その友風を病院送りにした琴勇輝(前頭4、28)は、同じ佐渡ヶ嶽部屋の琴恵光(前頭7、27)とともに、叩き上げのガチンコ力士として知られる。
「琴勇輝は体を反らせ“ホオッ!”と奇声をあげる独特の仕切りが人気です。それに嫉妬したのか以前、白鵬が力士会で“犬じゃないんだから、吠えるな”と叱りつけたが、それでもしばらくはやめようとしなかった図太さがある。琴恵光は祖父が立浪部屋の元十両・松恵山。祖父の相撲道場で鍛え上げ、真面目な性格で弟弟子からの信頼も厚い」(前出・担当記者)
今場所最注目株だったのが若隆景(前頭16、24)。
「母方の祖父は元小結・若葉山で、父は立田川部屋の幕下力士だった若信夫。幕下・若隆元、十両・若元春という2人の兄とともに、荒汐部屋に所属する生粋の相撲一家の力士」(同前)

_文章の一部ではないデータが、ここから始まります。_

## src/hw/sagc_consts.vh

```
// constants for the spectral adc agc / auto-zero configuration block
`ifndef SAGC_CONSTS_VH
`define SAGC_CONSTS_VH
// register addresses
`define SAGC_ADDR_FIFO_AGC   8'hb1
`define SAGC_ADDR_HYST_PERS  8'hb3
`define SAGC_ADDR_GAIN_CEIL  8'hcf
`define SAGC_ADDR_AZ_INT     8'hd6
// reset values
`define SAGC_RST_FIFO_AGC    8'h88
`define SAGC_RST_HYST_PERS   8'hf2
`define SAGC_RST_GAIN_CEIL   8'h99
`define SAGC_RST_AZ_INT      8'hff
// writable bit masks (reserved bits zero)
`define SAGC_MASK_FIFO_AGC   8'hcc
`define SAGC_MASK_HYST_PERS  8'hf7
`define SAGC_MASK_GAIN_CEIL  8'hff
`define SAGC_MASK_AZ_INT     8'hff
// fields
`define SAGC_FIFO_LEVEL_HI   7
`define SAGC_FIFO_LEVEL_LO   6
`define SAGC_FLICKER_AUTO    3
`define SAGC_SPECTRAL_AUTO   2
`define SAGC_HIGH_HYST_HI    7
`define SAGC_HIGH_HYST_LO    6
`define SAGC_LOW_HYST_HI     5
`define SAGC_LOW_HYST_LO     4
`define SAGC_PERS_HI         2
`define SAGC_PERS_LO         0
`define SAGC_FDMAX_HI        7
`define SAGC_FDMAX_LO        4
`define SAGC_SPMAX_HI        3
`define SAGC_SPMAX_LO        0
// auto-zero codes
`define SAGC_AZ_NEVER        8'h00
`define SAGC_AZ_FIRST_ONLY   8'hff
// gain limits
`define SAGC_GAIN_MIN        4'h0
`define SAGC_GAIN_TOP        4'ha
`define SAGC_RST_GAIN        4'h9
// flicker data code taken as saturated
`define SAGC_FD_SAT          16'hffff
// auto-zero duration in microseconds and clock
`define SAGC_AZ_TIME_US      15000
`define SAGC_CLK_MHZ         100
`define SAGC_AZ_CYCLES       (`SAGC_AZ_TIME_US * `SAGC_CLK_MHZ)
`endif

```

## src/hw/sagc_config.v

```verilog
// spectral adc agc, auto-zero and fifo threshold configuration logic
//
// What this block does
// - with spectral agc on, lower gain once data exceeds high threshold 50..87.5%
// - full scale is (step count + 1) times (step size + 1)
// - with spectral agc on, raise gain when data below low threshold 12.5..50%
// - flicker status changes after persistence count of differing results
// - flicker interrupt raised only once persistence condition met
// - auto-zero interval: 0 never, n every n cycles, 255 first only
// - auto-zero takes about 15 ms; measurement waits for it
// - with flicker detect on, auto-zero also hits fifth adc, restarting flicker
// - flicker agc gain never above flicker ceiling code, reset 9
// - spectral agc gain never above spectral ceiling code, reset 9
// - fifo interrupt when fill level reaches 1, 4, 8 or 16
// - flicker agc enable, reset one, steers flicker gain automatically
// - spectral agc enable, reset zero, steers spectral gain automatically
`timescale 1ns/1ps
`include "sagc_consts.vh"
module sagc_config #(
  parameter AZ_CYCLES = `SAGC_AZ_CYCLES
) (
  // clock and reset
  input  wire        sys_clk,
  input  wire        nrst,
  // register port
  input  wire        regWr,
  input  wire [7:0]  regAddr,
  input  wire [7:0]  regWdata,
  output reg  [7:0]  regRdata,
  // measurement engine
  input  wire [7:0]  integrationStepCount,
  input  wire [15:0] integrationStepSize,
  input  wire        cycleStart,
  input  wire        dataValid,
  input  wire [15:0] channelData,
  input  wire        flickerResultValid,
  input  wire        flickerResult,
  input  wire        flickerDetectEn,
  input  wire [4:0]  fifoFillLevel,
  // outputs
  output reg  [3:0]  spectralGain,
  output reg  [3:0]  flickerGain,
  output reg         autozeroBusy,
  output reg         autozeroAdc5,
  output reg         flickerRestart,
  output reg         flickerStatus,
  output reg         syncInterruptPin,
  output reg         fifoInterrupt
);

  ////////////////////////////////////////////////////////////////////
  // registers
  reg [7:0] fifoAgc_q, hystPers_q, gainCeil_q, azInt_q;

  always @(posedge sys_clk or negedge nrst) begin
    if (!nrst) begin
      fifoAgc_q  <= `SAGC_RST_FIFO_AGC;
      hystPers_q <= `SAGC_RST_HYST_PERS;
      gainCeil_q <= `SAGC_RST_GAIN_CEIL;
      azInt_q    <= `SAGC_RST_AZ_INT;
    end else if (regWr) begin
      case (regAddr)
        `SAGC_ADDR_FIFO_AGC:  fifoAgc_q  <= regWdata & `SAGC_MASK_FIFO_AGC;
        `SAGC_ADDR_HYST_PERS: hystPers_q <= regWdata & `SAGC_MASK_HYST_PERS;
        `SAGC_ADDR_GAIN_CEIL: gainCeil_q <= regWdata & `SAGC_MASK_GAIN_CEIL;
        `SAGC_ADDR_AZ_INT:    azInt_q    <= regWdata;
        default: begin
        end
      endcase
    end
  end

  always @(posedge sys_clk or negedge nrst) begin
    if (!nrst) begin
      regRdata <= 8'h00;
    end else begin
      case (regAddr)
        `SAGC_ADDR_FIFO_AGC:  regRdata <= fifoAgc_q;
        `SAGC_ADDR_HYST_PERS: regRdata <= hystPers_q;
        `SAGC_ADDR_GAIN_CEIL: regRdata <= gainCeil_q;
        `SAGC_ADDR_AZ_INT:    regRdata <= azInt_q;
        default:              regRdata <= 8'h00;
      endcase
    end
  end

  wire       spectralAutoEn = fifoAgc_q[`SAGC_SPECTRAL_AUTO];
  wire       flickerAutoEn  = fifoAgc_q[`SAGC_FLICKER_AUTO];
  wire [1:0] fifoLevelSel   = fifoAgc_q[`SAGC_FIFO_LEVEL_HI:`SAGC_FIFO_LEVEL_LO];
  wire [1:0] hiSel          = hystPers_q[`SAGC_HIGH_HYST_HI:`SAGC_HIGH_HYST_LO];
  wire [1:0] loSel          = hystPers_q[`SAGC_LOW_HYST_HI:`SAGC_LOW_HYST_LO];
  wire [2:0] pers     = hystPers_q[`SAGC_PERS_HI:`SAGC_PERS_LO];
  wire [3:0] fdCeil   = gainCeil_q[`SAGC_FDMAX_HI:`SAGC_FDMAX_LO];
  wire [3:0] spCeil   = gainCeil_q[`SAGC_SPMAX_HI:`SAGC_SPMAX_LO];

  ////////////////////////////////////////////////////////////////////
  // spectral agc thresholds
  // full scale in eighths; 25 bits keeps the product exact
  wire [24:0] fullScale = {16'h0000, integrationStepCount} + 25'h0000001;
  wire [24:0] stepPlus  = {9'h000, integrationStepSize} + 25'h0000001;
  wire [49:0] fsProd    = fullScale * stepPlus;
  wire [27:0] fsEighth  = fsProd[30:3];
  wire [27:0] hiThresh  = fsEighth * {25'h0, 3'h4 + {1'b0, hiSel}};
  wire [27:0] loThresh  = fsEighth * {25'h0, 3'h1 + {1'b0, loSel}};
  wire [27:0] dataWide  = {12'h000, channelData};

  // ceiling codes above the top gain act as the top gain
  function [3:0] gainTop;
    input [3:0] ceilCode;
    begin
      gainTop = (ceilCode > `SAGC_GAIN_TOP) ? `SAGC_GAIN_TOP : ceilCode;
    end
  endfunction

  function [3:0] clampGain;
    input [3:0] gain;
    input [3:0] ceilCode;
    begin
      clampGain = (gain > gainTop(ceilCode)) ? gainTop(ceilCode) : gain;
    end
  endfunction

  // every step is clamped so a freshly lowered ceiling is never overshot
  always @(posedge sys_clk or negedge nrst) begin
    if (!nrst) begin
      spectralGain <= `SAGC_RST_GAIN;
    end else if (spectralAutoEn && dataValid) begin
      if (dataWide > hiThresh && spectralGain != `SAGC_GAIN_MIN)
        spectralGain <= clampGain(spectralGain - 4'h1, spCeil);
      else if (dataWide < loThresh && spectralGain < gainTop(spCeil))
        spectralGain <= spectralGain + 4'h1;
      else
        spectralGain <= clampGain(spectralGain, spCeil);
    end else begin
      spectralGain <= clampGain(spectralGain, spCeil);
    end
  end

  ////////////////////////////////////////////////////////////////////
  // flicker agc: saturating result lowers gain, data below low threshold raises it toward ceiling
  always @(posedge sys_clk or negedge nrst) begin
    if (!nrst) begin
      flickerGain <= `SAGC_RST_GAIN;
    end else if (flickerAutoEn && dataValid) begin
      if (channelData == `SAGC_FD_SAT && flickerGain != `SAGC_GAIN_MIN)
        flickerGain <= clampGain(flickerGain - 4'h1, fdCeil);
      else if (dataWide < loThresh && flickerGain < gainTop(fdCeil))
        flickerGain <= flickerGain + 4'h1;
      else
        flickerGain <= clampGain(flickerGain, fdCeil);
    end else begin
      flickerGain <= clampGain(flickerGain, fdCeil);
    end
  end

  ////////////////////////////////////////////////////////////////////
  // flicker persistence: needs 2^(pers-1) differing results, pers 0 means 1
  wire [7:0] persNeed = (pers == 3'h0) ? 8'h01 : (8'h01 << (pers - 3'h1));
  reg  [7:0] persCnt_q;

  always @(posedge sys_clk or negedge nrst) begin
    if (!nrst) begin
      persCnt_q        <= 8'h00;
      flickerStatus    <= 1'b0;
      syncInterruptPin <= 1'b0;
    end else begin
      syncInterruptPin <= 1'b0;
      if (flickerResultValid) begin
        if (flickerResult == flickerStatus) begin
          persCnt_q <= 8'h00;
        end else if (persCnt_q + 8'h01 >= persNeed) begin
          persCnt_q        <= 8'h00;
          flickerStatus    <= flickerResult;
          syncInterruptPin <= 1'b1;
        end else begin
          persCnt_q <= persCnt_q + 8'h01;
        end
      end
    end
  end

  ////////////////////////////////////////////////////////////////////
  // auto-zero scheduler
  reg [7:0]  azCnt_q;
  reg        azFirstDone_q;
  reg [31:0] azTimer_q;
  wire       azDue = (azInt_q == `SAGC_AZ_FIRST_ONLY) ? !azFirstDone_q :
                     (azInt_q != `SAGC_AZ_NEVER) && (azCnt_q + 8'h01 >= azInt_q);

  always @(posedge sys_clk or negedge nrst) begin
    if (!nrst) begin
      azCnt_q        <= 8'h00;
      azFirstDone_q  <= 1'b0;
      azTimer_q      <= 32'h0;
      autozeroBusy   <= 1'b0;
      autozeroAdc5   <= 1'b0;
      flickerRestart <= 1'b0;
    end else begin
      flickerRestart <= 1'b0;
      if (autozeroBusy) begin
        // engine must hold off the next cycle until this clears
        if (azTimer_q == 32'h1) begin
          autozeroBusy <= 1'b0;
          autozeroAdc5 <= 1'b0;
          flickerRestart <= autozeroAdc5;
        end
        azTimer_q <= azTimer_q - 32'h1;
      end else if (cycleStart) begin
        if (azDue) begin
          azCnt_q       <= 8'h00;
          azFirstDone_q <= 1'b1;
          autozeroBusy  <= 1'b1;
          autozeroAdc5  <= flickerDetectEn;
          azTimer_q     <= AZ_CYCLES;
        end else begin
          azCnt_q <= azCnt_q + 8'h01;
        end
      end
    end
  end

  ////////////////////////////////////////////////////////////////////
  // fifo threshold
  function [4:0] fifoLevelOf;
    input [1:0] code;
    begin
      case (code)
        2'h0:    fifoLevelOf = 5'h01;
        2'h1:    fifoLevelOf = 5'h04;
        2'h2:    fifoLevelOf = 5'h08;
        default: fifoLevelOf = 5'h10;
      endcase
    end
  endfunction

  always @(posedge sys_clk or negedge nrst) begin
    if (!nrst)
      fifoInterrupt <= 1'b0;
    else
      fifoInterrupt <= (fifoFillLevel >= fifoLevelOf(fifoLevelSel));
  end

endmodule

```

初日から4連勝をあげていたが、4日目の照強との一番で古傷の右足首を痛め休場してしまった。大関返り咲きを目指していた関脇・栃ノ心(32)も4日目の宝富士(前頭3、32)戦で珍手の“首捻り”で勝ったが、右わき腹を痛め休場となった。
「ガチンコ力士は最後まで力を抜かないために土俵下に転落したり、無我夢中で強引な技を繰り出すためにケガが多い。星の潰し合いが増えることで終盤まで優勝争いがもつれ込むのもガチンコ場所ならではの展開です」(同前)
ふがいない相撲ばかりの上位陣よりも、個性溢れる平幕力士たちのほうが、後半戦の土俵を沸かせていくことになりそうだ。